* [Task details]
Please repeat exactly the lines below from the one containing "stage | Sequential, mW" down to the one containing "met3 | 3.63 | 6.4 | 97", both included, and nothing else.
╔══
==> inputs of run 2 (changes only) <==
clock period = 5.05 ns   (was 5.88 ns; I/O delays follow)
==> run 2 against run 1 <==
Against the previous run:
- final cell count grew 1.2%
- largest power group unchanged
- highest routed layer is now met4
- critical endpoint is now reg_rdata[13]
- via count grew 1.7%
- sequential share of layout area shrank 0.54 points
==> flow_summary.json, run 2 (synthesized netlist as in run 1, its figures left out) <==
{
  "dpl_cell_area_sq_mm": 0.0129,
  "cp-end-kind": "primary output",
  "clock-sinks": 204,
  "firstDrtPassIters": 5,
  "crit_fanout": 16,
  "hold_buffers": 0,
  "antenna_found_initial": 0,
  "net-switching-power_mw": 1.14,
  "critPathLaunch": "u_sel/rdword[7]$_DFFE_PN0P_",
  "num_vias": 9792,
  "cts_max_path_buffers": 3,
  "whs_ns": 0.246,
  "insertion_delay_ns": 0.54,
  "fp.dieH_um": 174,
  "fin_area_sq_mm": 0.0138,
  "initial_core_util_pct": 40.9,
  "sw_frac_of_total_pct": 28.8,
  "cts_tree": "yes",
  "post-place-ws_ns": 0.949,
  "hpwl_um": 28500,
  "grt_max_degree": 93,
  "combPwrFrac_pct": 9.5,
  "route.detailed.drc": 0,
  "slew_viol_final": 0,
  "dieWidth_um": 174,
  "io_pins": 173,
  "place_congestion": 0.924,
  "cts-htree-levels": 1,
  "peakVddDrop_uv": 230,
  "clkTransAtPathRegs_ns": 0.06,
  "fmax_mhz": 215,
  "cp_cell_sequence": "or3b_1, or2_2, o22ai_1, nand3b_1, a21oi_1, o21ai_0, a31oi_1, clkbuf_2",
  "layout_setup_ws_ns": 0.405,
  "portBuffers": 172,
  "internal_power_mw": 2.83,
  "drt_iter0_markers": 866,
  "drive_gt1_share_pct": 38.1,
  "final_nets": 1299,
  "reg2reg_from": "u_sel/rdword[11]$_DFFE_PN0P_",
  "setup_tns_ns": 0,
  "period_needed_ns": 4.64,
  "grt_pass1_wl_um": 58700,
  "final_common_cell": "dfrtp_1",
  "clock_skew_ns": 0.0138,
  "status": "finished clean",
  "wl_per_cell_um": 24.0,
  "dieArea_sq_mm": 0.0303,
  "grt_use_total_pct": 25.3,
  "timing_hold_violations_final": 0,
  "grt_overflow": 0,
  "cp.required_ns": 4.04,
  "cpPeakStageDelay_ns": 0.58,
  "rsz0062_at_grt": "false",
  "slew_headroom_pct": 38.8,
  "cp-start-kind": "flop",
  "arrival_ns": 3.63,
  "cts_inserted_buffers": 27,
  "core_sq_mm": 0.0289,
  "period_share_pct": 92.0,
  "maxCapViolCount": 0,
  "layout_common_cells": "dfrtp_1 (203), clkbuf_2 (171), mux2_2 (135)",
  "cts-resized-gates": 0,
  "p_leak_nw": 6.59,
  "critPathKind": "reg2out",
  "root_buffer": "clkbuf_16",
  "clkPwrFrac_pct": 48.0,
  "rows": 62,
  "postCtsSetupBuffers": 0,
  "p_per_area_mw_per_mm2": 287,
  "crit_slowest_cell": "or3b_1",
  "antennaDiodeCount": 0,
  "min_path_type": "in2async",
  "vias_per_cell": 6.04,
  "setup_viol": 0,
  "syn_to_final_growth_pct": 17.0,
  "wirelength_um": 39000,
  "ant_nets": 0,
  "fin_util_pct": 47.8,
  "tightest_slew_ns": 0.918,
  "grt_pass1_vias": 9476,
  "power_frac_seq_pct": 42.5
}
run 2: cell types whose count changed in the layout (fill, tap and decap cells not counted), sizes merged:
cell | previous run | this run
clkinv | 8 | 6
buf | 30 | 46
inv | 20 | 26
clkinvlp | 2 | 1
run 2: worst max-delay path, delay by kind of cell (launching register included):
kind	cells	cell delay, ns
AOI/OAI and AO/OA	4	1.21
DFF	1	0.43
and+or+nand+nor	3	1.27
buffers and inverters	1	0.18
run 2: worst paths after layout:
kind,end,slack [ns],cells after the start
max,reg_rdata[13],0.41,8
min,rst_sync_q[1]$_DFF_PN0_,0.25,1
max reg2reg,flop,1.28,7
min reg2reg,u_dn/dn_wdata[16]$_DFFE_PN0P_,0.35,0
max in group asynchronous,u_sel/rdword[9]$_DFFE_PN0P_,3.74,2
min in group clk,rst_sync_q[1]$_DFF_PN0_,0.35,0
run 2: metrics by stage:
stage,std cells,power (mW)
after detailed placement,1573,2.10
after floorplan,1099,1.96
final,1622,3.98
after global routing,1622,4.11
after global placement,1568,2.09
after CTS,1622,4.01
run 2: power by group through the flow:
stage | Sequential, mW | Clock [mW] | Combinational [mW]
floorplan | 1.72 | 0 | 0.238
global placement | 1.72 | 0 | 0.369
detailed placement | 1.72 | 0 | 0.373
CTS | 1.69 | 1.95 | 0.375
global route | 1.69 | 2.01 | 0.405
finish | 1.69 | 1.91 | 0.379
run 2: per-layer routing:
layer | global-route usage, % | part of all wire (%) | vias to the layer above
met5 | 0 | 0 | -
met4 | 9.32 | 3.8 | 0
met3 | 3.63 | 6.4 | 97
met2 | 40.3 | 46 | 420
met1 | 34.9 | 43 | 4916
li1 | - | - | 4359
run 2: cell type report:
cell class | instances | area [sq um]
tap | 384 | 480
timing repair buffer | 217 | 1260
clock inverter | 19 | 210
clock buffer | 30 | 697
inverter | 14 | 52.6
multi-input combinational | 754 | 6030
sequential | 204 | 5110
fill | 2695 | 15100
╚══
╔══
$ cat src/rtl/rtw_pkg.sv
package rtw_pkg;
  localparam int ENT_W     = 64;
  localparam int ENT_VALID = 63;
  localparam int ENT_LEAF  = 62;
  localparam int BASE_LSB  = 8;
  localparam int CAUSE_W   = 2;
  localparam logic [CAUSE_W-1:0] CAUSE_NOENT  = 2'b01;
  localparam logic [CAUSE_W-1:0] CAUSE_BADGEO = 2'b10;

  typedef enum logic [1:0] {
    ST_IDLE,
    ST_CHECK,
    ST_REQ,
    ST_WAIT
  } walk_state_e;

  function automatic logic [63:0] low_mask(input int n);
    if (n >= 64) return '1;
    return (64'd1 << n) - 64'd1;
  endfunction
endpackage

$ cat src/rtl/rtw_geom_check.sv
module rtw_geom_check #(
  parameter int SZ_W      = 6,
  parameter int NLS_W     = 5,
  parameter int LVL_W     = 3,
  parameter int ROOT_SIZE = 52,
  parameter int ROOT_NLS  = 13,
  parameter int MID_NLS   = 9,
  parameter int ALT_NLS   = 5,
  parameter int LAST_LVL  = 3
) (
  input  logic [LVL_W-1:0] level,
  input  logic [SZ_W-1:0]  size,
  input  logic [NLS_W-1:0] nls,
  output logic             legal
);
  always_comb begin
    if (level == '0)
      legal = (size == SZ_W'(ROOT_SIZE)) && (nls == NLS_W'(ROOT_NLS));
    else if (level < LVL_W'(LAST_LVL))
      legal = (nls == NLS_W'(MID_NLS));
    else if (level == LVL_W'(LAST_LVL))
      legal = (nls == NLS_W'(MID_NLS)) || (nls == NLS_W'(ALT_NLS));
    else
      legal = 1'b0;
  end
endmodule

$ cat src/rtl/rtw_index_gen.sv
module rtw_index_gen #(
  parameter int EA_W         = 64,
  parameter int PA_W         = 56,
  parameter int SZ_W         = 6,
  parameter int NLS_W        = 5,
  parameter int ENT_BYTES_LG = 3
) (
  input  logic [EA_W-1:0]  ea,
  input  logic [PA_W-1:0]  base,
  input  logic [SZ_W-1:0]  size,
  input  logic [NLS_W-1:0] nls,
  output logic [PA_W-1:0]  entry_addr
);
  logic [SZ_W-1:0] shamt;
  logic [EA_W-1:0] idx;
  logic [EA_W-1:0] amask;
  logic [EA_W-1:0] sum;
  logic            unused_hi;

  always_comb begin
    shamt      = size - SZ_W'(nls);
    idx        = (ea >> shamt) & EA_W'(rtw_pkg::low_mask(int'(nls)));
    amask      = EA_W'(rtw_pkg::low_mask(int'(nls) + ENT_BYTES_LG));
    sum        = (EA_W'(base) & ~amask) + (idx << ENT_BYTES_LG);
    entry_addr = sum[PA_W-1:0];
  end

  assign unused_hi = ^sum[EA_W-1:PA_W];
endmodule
╚══
╔══
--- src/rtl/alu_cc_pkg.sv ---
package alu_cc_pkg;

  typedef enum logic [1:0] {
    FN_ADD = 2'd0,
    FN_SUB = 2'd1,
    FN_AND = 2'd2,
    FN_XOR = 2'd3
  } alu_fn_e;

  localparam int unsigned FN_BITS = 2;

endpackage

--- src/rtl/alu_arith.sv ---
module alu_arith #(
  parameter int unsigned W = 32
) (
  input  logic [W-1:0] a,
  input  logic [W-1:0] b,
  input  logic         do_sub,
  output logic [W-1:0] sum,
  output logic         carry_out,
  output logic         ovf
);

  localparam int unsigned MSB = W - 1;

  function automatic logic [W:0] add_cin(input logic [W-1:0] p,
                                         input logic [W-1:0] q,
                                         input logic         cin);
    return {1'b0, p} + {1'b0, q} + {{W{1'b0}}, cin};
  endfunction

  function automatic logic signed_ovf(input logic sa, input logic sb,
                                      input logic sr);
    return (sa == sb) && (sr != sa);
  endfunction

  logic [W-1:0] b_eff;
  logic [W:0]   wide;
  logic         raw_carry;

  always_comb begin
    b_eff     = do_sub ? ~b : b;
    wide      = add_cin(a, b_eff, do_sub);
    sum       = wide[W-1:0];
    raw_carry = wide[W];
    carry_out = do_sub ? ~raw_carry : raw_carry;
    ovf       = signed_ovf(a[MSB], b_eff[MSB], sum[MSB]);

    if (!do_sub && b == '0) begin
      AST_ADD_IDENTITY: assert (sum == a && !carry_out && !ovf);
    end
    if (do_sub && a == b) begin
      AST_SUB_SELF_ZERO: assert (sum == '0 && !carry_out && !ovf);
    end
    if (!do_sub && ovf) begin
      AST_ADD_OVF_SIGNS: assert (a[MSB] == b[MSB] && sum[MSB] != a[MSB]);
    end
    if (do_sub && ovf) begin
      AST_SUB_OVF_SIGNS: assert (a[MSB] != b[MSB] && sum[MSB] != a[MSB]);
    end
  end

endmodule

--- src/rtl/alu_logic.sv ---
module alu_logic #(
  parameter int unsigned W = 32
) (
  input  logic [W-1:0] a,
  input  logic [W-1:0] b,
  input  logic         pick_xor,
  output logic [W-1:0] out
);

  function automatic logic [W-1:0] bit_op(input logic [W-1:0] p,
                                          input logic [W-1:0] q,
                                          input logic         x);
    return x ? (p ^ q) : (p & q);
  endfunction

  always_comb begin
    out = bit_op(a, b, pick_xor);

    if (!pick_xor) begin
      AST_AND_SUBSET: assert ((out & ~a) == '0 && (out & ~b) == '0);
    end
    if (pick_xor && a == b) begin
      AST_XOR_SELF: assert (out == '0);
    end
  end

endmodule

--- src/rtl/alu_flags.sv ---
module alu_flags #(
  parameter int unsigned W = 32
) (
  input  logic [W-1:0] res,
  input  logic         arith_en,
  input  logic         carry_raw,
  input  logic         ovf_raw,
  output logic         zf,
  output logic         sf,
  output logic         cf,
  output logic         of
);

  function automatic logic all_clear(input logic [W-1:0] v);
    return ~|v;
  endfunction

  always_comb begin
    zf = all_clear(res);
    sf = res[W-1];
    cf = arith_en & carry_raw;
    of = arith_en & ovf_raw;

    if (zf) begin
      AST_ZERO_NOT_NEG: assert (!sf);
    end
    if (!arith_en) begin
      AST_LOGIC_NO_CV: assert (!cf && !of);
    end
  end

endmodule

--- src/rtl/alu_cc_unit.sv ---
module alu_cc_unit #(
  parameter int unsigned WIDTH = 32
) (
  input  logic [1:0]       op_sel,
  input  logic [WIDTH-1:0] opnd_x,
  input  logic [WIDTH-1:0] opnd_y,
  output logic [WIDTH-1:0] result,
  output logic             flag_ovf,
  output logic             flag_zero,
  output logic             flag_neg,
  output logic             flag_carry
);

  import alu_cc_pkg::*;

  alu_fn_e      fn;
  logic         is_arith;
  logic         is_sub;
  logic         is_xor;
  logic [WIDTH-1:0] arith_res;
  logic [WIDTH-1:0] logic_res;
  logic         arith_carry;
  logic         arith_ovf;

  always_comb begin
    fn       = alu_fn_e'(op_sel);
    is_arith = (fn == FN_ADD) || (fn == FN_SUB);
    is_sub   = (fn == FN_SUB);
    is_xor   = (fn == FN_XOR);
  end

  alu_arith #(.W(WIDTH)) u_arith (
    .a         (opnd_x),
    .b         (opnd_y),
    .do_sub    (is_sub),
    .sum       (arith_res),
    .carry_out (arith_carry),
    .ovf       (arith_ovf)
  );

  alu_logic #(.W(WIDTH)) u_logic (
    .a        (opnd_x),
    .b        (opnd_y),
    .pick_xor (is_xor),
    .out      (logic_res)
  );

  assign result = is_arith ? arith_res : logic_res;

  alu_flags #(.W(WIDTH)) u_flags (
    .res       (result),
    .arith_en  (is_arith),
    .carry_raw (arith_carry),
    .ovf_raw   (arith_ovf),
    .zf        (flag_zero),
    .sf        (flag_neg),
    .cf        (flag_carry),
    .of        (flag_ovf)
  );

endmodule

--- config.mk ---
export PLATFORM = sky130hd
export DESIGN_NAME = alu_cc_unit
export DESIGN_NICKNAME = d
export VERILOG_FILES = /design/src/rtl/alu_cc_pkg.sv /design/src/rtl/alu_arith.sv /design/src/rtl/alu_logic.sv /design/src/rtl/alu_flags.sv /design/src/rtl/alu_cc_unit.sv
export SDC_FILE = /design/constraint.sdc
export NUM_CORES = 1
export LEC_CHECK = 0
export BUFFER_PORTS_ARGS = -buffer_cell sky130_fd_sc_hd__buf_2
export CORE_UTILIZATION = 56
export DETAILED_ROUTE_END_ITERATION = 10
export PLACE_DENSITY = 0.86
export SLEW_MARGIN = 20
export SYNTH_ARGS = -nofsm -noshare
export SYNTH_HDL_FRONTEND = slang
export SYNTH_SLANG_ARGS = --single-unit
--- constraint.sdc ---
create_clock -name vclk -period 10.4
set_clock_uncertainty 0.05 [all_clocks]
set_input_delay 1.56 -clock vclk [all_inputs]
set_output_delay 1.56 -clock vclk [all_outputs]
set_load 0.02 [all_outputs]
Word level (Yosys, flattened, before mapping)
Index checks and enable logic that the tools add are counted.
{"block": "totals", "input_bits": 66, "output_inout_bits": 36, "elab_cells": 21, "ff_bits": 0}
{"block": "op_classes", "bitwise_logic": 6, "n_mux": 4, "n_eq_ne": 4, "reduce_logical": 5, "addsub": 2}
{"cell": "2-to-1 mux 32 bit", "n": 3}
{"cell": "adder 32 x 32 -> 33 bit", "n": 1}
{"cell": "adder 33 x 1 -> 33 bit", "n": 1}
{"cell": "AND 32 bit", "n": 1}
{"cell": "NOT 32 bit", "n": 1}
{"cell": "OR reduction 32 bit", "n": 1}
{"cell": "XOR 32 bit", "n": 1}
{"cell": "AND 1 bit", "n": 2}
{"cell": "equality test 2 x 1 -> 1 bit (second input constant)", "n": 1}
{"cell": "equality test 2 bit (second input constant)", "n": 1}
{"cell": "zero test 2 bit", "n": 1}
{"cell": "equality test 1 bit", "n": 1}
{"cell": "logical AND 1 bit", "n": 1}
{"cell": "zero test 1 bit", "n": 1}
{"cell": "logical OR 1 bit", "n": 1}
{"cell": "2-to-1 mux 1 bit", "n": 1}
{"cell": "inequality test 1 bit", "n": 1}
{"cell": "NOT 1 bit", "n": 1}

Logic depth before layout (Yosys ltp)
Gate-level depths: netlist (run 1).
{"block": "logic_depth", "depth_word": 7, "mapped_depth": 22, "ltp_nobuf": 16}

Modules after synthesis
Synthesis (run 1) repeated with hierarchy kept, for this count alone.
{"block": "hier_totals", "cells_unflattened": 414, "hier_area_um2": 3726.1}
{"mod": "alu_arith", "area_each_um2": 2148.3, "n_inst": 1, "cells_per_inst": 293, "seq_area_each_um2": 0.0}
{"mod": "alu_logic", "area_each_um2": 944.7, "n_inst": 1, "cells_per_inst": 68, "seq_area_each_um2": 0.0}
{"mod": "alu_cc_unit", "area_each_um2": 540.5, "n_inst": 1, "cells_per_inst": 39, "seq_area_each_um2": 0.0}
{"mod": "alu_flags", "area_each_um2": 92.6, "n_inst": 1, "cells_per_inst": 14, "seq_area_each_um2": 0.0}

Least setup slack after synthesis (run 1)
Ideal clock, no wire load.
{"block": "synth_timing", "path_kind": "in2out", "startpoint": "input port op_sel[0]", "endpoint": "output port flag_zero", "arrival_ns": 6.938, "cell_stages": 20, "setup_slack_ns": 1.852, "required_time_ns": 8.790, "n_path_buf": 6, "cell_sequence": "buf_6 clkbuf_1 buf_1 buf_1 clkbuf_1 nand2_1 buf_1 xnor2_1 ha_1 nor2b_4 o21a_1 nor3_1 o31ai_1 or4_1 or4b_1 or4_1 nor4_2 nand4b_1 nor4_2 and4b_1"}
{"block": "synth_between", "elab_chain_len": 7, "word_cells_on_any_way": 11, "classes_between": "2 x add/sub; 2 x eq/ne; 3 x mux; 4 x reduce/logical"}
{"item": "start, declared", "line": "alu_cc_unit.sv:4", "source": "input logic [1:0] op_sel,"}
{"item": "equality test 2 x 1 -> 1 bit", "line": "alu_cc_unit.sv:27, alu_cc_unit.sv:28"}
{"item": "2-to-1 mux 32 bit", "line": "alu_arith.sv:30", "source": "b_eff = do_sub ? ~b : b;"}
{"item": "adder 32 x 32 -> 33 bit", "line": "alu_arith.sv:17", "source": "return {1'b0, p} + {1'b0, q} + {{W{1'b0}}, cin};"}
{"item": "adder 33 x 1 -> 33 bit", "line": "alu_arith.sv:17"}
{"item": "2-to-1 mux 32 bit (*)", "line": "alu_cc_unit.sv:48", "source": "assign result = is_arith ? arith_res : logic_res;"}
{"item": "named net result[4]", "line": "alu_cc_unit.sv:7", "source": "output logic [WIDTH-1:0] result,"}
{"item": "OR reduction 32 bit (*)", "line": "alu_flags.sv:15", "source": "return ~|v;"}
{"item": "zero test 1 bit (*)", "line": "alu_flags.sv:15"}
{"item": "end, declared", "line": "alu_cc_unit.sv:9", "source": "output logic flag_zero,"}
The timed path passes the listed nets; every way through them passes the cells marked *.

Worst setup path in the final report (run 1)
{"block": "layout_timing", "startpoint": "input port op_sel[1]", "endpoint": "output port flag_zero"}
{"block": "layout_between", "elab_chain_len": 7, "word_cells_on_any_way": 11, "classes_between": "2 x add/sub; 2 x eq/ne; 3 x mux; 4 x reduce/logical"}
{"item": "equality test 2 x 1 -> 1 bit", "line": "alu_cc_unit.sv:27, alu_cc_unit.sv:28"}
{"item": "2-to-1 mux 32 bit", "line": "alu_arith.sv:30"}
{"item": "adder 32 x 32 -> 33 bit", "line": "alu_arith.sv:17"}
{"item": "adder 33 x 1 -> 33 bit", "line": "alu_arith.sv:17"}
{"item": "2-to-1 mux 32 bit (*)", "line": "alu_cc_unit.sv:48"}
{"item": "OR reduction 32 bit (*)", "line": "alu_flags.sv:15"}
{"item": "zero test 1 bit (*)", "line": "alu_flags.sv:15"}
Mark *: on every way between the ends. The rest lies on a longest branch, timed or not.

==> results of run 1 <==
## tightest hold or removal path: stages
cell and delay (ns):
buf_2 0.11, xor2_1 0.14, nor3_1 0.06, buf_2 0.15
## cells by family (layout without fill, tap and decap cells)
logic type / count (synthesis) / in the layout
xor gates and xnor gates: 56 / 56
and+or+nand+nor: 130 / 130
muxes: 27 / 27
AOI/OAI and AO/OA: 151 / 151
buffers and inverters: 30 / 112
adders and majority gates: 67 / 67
╚══
* [Solution]
stage | Sequential, mW | Clock [mW] | Combinational [mW]
floorplan | 1.72 | 0 | 0.238
global placement | 1.72 | 0 | 0.369
detailed placement | 1.72 | 0 | 0.373
CTS | 1.69 | 1.95 | 0.375
global route | 1.69 | 2.01 | 0.405
finish | 1.69 | 1.91 | 0.379
run 2: per-layer routing:
layer | global-route usage, % | part of all wire (%) | vias to the layer above
met5 | 0 | 0 | -
met4 | 9.32 | 3.8 | 0
met3 | 3.63 | 6.4 | 97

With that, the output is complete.